The narrator/protagonist of Last Burn in Hell, Kenrick Brimley—whose hobby is collecting antique implements of torture—starts out as an employee at a women’s prison. His job is to provide the inmates on death row one last night of sex before they’re executed. Although Kenrick makes every attempt not to get attached to the women he has sex with—not generally a difficult task since they’re all dead the next day—he still ends up with a girlfriend, Leena, because she keeps getting a stay of execution at the last minute, then rescheduled, giving him yet another night with her.
One night he has to do a “double header,” as two inmates he likes—Leena and Juanita—are scheduled to be executed the following day.
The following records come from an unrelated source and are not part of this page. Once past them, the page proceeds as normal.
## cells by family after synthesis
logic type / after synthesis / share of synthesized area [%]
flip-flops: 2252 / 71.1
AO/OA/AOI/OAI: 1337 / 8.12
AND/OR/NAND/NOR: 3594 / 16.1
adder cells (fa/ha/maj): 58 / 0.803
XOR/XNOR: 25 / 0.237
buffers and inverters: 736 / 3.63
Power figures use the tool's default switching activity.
But, instead, in a desperate grab for something real, he helps the two women escape from the prison by way of the “underground river system the prison relies on.” They end up in Mexico, where Leena disappears and Juanita is soon joined and mostly replaced by Nikki, a Mexican disco-pop artist. She enlists Kenrick into her entourage. He has little choice but to join her as he has no money, knows no one in Mexico, and needs a place to stay.
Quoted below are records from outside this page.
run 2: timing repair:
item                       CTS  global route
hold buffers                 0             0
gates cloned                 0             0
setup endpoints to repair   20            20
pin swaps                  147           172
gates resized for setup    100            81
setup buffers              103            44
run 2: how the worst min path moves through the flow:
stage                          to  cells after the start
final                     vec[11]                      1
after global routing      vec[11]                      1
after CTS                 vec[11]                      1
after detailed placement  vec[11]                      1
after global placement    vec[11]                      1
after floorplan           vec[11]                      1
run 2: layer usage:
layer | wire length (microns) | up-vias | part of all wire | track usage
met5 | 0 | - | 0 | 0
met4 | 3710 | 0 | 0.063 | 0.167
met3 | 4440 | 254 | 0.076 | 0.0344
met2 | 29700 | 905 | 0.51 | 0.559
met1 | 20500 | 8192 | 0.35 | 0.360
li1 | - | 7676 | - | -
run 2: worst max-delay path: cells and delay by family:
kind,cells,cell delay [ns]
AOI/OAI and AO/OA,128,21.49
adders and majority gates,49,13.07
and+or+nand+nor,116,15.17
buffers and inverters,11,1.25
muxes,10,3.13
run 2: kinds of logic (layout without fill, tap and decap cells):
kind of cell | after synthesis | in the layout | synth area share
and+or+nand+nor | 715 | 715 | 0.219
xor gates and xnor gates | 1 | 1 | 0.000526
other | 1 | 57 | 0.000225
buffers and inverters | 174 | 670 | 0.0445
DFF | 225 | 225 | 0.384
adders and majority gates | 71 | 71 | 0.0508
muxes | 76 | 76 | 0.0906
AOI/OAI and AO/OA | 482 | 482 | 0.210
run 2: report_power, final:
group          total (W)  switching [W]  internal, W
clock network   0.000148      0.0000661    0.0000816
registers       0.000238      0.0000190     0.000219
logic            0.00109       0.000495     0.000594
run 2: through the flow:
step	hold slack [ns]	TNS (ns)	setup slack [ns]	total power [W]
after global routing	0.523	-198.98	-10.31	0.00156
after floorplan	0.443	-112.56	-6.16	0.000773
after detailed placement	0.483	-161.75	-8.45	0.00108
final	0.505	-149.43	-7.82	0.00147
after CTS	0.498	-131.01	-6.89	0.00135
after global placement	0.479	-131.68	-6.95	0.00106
Nikki treats him like a slave, or in her words, a “himbo,” which is the male form of bimbo. She starts introducing Kenrick as “K-Ill,” a rap artist from the USA, and he’s soon a big hit with the Mexican paparazzi. He gets his own TV show, an internet site, tons of groupies. His nickname, Suicidio, soon sets off a rash of suicides among Mexican teenagers who worship him. Kenrick goes from being a media icon to a public enemy—all based on fabrication.
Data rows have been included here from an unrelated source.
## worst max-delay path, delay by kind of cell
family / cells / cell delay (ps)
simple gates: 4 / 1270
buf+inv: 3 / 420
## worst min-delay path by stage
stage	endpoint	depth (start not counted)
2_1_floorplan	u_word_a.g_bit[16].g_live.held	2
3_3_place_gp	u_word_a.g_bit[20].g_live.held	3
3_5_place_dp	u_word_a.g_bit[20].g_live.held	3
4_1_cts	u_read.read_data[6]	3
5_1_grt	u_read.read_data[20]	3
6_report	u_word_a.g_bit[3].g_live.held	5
Throughout this novel (film), Kenrick muses philosophically about his life, his predicaments, his perspective on the people he must deal with, including this realization near the end, when Brimley is on trial for his life:
We live by our labels, don’t we? That’s what Leena and Nikki were always talking about. The definitions society places on us, that we place on objects or lifestyles or types of entertainment. Boy Toy: that’s how everybody sees Kenrick Brimley. These folks have simply decided to pull a crank to wind the toy up, make him speak, make him dance. Kenrick Brimley has become a monkey on a chain, playing the organ grinder at his own execution.
Don’t skip the deleted scenes or alternate ending, as their existence is critical to the overall impact and meaning of the book. In fact, Kenrick’s story about his mother (a “deleted” scene) is the emotional heart of the book.
Lawson’s fiction is fun to read. It runs on silly jokes, and you want to see what these crazy characters are going to do with the situations he creates. I like writers who say the truths that we’re not supposed to acknowledge, and Lawson’s fiction is exhilarating in its anarchic rebelliousness—obscene, crude, sacrilegious, and explosively intelligent.